# Assigned task:
Please find the lines in the entries below that contain the word "valid", and copy each one.

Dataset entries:

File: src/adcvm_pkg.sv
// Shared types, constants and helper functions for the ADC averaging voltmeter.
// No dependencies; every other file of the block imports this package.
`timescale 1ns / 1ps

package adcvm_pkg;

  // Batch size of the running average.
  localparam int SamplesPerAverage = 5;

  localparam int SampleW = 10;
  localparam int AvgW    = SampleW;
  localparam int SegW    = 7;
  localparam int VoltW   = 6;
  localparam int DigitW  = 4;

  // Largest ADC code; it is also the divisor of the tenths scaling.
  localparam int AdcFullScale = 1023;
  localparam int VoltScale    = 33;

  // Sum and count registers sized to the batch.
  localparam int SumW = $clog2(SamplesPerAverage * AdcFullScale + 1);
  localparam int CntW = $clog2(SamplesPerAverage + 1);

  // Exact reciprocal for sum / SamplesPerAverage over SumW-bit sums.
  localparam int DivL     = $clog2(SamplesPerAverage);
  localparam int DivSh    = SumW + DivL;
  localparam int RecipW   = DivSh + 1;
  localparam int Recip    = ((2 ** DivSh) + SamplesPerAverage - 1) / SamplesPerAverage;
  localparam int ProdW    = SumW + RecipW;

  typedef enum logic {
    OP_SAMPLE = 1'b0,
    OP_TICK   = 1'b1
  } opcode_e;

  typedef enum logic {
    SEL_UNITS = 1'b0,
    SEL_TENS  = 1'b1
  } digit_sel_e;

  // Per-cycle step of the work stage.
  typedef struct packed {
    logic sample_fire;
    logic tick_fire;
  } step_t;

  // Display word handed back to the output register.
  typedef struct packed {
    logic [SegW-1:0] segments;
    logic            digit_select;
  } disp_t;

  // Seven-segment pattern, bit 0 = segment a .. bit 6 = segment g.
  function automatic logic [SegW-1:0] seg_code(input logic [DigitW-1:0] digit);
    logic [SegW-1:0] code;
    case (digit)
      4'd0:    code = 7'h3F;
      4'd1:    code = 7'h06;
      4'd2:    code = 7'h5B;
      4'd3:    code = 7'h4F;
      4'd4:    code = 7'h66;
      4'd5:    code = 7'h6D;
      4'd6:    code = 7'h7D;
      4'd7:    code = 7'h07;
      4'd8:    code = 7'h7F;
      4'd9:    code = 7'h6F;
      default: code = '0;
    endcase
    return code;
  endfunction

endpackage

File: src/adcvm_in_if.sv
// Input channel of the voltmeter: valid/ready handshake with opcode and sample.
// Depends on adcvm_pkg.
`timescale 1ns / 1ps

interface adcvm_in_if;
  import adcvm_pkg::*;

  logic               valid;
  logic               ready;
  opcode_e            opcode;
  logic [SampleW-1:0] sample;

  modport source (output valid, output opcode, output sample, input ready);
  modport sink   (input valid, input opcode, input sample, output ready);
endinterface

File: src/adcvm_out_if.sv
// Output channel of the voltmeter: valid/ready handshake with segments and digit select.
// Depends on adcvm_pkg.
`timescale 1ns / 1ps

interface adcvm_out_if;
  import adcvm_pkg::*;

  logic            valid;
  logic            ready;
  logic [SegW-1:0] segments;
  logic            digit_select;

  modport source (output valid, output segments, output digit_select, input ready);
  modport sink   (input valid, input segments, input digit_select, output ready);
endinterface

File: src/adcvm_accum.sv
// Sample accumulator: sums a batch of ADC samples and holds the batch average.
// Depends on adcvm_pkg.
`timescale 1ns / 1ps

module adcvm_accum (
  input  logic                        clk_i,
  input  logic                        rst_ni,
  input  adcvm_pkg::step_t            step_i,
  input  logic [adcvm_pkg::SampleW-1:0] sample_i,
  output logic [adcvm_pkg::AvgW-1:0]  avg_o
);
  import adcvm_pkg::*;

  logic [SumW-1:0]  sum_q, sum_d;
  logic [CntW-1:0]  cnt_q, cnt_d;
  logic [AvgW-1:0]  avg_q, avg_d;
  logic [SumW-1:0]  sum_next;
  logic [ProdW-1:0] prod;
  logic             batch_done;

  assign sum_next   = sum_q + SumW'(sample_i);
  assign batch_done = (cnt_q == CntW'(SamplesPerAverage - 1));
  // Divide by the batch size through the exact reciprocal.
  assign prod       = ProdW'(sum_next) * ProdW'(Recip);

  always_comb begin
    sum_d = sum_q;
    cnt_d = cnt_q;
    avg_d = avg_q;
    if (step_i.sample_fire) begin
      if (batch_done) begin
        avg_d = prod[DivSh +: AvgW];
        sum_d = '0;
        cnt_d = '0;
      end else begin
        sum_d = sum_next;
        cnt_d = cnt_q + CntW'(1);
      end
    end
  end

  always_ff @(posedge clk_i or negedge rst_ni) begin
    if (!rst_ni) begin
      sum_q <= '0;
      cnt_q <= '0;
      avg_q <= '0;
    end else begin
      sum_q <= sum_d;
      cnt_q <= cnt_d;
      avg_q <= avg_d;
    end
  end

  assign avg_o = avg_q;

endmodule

# Written reply:
// Input channel of the voltmeter: valid/ready handshake with opcode and sample.
  logic               valid;
  modport source (output valid, output opcode, output sample, input ready);
  modport sink   (input valid, input opcode, input sample, output ready);
// Output channel of the voltmeter: valid/ready handshake with segments and digit select.
  logic            valid;
  modport source (output valid, output segments, output digit_select, input ready);
  modport sink   (input valid, input segments, input digit_select, output ready);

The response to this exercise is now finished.